# Assignment
Locate the line that contains "after CTS |" in the entries below, then repeat it and every following line through the line that contains "nand2_1: 147 / 147", exactly, and no others.

[Stored data entries]
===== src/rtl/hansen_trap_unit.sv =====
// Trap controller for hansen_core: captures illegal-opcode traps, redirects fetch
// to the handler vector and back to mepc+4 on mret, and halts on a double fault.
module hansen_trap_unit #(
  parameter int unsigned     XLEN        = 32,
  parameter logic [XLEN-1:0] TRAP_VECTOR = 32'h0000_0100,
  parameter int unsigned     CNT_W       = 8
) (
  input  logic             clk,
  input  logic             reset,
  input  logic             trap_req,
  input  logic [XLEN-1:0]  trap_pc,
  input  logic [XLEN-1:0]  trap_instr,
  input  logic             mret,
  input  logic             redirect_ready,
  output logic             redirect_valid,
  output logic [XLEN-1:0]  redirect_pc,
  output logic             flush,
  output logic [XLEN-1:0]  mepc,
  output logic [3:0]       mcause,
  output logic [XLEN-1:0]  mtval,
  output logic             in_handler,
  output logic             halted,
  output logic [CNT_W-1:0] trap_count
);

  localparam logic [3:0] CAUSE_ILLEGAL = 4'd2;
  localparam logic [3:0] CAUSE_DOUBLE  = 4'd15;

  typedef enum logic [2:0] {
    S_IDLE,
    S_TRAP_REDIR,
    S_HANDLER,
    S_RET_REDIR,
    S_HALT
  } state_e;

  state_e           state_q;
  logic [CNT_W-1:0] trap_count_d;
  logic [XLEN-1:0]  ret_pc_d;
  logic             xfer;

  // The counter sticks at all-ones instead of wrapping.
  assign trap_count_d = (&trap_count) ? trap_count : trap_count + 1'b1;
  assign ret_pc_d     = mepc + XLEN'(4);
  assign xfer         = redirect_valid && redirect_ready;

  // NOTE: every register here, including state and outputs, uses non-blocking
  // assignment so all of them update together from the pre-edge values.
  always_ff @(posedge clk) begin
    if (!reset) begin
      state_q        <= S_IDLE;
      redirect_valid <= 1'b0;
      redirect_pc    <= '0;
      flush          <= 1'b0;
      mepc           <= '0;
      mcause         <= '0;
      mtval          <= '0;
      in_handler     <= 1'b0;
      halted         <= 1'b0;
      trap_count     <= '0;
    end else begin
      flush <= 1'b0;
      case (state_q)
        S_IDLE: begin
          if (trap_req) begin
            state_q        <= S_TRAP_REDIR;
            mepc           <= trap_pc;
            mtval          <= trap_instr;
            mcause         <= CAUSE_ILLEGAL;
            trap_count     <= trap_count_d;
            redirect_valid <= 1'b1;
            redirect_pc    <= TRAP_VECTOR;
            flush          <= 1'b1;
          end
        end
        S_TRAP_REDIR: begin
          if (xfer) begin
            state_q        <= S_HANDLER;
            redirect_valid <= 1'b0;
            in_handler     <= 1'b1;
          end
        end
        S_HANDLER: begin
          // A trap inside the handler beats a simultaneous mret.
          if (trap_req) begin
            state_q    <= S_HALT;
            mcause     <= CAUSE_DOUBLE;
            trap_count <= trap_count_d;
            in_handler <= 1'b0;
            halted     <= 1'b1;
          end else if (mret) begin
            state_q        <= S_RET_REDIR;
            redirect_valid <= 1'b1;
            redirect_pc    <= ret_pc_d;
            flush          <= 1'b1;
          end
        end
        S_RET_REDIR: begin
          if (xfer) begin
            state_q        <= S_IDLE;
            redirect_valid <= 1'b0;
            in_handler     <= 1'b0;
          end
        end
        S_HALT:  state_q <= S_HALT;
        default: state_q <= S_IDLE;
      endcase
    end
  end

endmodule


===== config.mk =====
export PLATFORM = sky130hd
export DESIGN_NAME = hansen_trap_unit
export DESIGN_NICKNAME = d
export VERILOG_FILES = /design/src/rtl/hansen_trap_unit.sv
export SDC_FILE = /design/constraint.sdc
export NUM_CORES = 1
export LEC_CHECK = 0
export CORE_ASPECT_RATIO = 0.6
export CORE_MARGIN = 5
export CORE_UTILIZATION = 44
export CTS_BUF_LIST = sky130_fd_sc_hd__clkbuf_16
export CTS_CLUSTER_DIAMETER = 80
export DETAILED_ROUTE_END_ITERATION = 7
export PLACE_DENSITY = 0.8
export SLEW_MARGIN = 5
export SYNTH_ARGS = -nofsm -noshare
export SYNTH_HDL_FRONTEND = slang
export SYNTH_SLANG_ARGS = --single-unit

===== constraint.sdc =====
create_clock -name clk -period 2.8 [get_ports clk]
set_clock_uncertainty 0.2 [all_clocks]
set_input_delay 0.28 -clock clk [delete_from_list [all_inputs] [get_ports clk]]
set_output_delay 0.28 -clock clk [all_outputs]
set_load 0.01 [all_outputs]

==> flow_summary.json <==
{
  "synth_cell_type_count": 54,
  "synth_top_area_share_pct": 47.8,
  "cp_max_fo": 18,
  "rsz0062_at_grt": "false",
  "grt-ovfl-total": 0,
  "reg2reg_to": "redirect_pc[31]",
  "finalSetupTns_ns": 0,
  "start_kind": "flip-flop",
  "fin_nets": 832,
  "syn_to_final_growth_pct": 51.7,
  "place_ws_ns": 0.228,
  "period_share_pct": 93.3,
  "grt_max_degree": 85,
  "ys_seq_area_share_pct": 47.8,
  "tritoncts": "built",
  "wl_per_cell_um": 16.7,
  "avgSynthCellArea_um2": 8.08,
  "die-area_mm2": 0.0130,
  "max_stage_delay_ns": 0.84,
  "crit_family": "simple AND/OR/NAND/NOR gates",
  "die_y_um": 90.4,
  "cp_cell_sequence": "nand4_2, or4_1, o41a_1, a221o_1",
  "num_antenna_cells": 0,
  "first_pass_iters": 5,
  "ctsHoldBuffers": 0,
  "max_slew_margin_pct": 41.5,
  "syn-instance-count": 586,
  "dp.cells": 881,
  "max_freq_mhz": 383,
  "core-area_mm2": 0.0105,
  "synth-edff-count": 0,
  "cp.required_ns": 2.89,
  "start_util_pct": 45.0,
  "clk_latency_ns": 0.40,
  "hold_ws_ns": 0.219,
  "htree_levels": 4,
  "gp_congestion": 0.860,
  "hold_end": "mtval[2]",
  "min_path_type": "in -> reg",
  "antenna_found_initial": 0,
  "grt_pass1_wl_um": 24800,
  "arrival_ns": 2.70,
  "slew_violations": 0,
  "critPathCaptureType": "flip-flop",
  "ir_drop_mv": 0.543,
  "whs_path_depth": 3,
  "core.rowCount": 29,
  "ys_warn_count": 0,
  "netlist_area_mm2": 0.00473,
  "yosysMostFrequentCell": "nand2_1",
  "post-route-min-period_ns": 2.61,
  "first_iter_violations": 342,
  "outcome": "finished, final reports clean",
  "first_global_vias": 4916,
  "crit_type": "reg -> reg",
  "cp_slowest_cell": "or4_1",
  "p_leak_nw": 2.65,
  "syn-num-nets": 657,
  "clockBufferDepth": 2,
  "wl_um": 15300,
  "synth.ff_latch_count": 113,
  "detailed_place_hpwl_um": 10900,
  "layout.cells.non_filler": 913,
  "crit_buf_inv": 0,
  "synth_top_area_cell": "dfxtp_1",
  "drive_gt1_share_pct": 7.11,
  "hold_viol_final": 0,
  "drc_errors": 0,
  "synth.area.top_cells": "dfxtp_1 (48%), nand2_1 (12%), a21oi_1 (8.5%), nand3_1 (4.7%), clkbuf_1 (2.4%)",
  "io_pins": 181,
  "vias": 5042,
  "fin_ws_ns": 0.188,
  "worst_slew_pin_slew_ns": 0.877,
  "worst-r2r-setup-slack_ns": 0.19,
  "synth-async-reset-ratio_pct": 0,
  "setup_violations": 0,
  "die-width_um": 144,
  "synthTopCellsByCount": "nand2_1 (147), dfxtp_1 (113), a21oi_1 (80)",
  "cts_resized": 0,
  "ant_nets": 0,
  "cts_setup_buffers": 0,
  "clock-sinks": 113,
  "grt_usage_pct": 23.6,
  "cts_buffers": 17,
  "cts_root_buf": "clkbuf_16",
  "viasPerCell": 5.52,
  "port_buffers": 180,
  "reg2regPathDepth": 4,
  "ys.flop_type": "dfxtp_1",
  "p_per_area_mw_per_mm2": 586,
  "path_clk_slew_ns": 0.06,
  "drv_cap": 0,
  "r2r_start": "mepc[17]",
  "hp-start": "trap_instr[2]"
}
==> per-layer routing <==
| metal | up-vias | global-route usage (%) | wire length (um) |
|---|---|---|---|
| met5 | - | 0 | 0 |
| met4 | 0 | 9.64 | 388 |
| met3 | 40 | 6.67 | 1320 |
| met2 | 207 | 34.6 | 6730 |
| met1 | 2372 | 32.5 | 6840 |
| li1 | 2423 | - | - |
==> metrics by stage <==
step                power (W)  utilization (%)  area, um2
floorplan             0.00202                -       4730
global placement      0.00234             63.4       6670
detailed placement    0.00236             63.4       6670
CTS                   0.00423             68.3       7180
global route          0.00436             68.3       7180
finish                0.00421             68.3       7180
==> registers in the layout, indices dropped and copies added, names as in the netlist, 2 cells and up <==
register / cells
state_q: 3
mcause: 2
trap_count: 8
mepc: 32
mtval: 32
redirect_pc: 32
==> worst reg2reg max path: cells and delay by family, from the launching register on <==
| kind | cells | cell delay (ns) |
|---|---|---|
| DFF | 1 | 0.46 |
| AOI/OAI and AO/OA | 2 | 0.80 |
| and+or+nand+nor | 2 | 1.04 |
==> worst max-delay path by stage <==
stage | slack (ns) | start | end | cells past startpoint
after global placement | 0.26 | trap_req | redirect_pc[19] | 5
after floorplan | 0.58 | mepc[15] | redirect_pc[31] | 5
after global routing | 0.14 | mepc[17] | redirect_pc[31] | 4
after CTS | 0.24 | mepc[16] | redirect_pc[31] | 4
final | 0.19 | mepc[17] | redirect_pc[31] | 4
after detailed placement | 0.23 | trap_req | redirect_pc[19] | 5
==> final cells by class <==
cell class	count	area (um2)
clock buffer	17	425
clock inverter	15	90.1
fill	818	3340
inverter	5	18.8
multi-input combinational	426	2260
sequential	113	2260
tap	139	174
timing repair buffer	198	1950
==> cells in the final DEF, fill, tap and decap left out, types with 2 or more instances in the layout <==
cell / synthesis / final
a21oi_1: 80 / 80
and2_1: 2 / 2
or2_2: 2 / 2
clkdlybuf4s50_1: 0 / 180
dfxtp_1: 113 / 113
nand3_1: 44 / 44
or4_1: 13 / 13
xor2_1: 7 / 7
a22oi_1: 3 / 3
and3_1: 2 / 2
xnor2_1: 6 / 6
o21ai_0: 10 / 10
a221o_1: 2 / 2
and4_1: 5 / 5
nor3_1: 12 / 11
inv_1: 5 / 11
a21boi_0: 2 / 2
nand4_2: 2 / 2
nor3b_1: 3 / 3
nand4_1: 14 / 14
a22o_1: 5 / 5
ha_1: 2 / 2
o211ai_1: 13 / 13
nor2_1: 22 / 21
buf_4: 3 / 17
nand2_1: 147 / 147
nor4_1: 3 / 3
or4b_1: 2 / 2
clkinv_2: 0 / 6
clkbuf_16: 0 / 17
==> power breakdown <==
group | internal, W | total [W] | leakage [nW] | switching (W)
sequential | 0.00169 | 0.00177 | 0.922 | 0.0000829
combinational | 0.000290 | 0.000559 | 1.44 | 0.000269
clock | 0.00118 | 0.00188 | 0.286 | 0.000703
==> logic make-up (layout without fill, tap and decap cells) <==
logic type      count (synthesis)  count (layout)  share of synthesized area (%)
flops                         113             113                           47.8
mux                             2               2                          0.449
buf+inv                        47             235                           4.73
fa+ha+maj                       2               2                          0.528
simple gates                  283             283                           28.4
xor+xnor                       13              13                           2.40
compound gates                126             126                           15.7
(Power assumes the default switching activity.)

# Solution
after CTS | 0.24 | mepc[16] | redirect_pc[31] | 4
final | 0.19 | mepc[17] | redirect_pc[31] | 4
after detailed placement | 0.23 | trap_req | redirect_pc[19] | 5
==> final cells by class <==
cell class	count	area (um2)
clock buffer	17	425
clock inverter	15	90.1
fill	818	3340
inverter	5	18.8
multi-input combinational	426	2260
sequential	113	2260
tap	139	174
timing repair buffer	198	1950
==> cells in the final DEF, fill, tap and decap left out, types with 2 or more instances in the layout <==
cell / synthesis / final
a21oi_1: 80 / 80
and2_1: 2 / 2
or2_2: 2 / 2
clkdlybuf4s50_1: 0 / 180
dfxtp_1: 113 / 113
nand3_1: 44 / 44
or4_1: 13 / 13
xor2_1: 7 / 7
a22oi_1: 3 / 3
and3_1: 2 / 2
xnor2_1: 6 / 6
o21ai_0: 10 / 10
a221o_1: 2 / 2
and4_1: 5 / 5
nor3_1: 12 / 11
inv_1: 5 / 11
a21boi_0: 2 / 2
nand4_2: 2 / 2
nor3b_1: 3 / 3
nand4_1: 14 / 14
a22o_1: 5 / 5
ha_1: 2 / 2
o211ai_1: 13 / 13
nor2_1: 22 / 21
buf_4: 3 / 17
nand2_1: 147 / 147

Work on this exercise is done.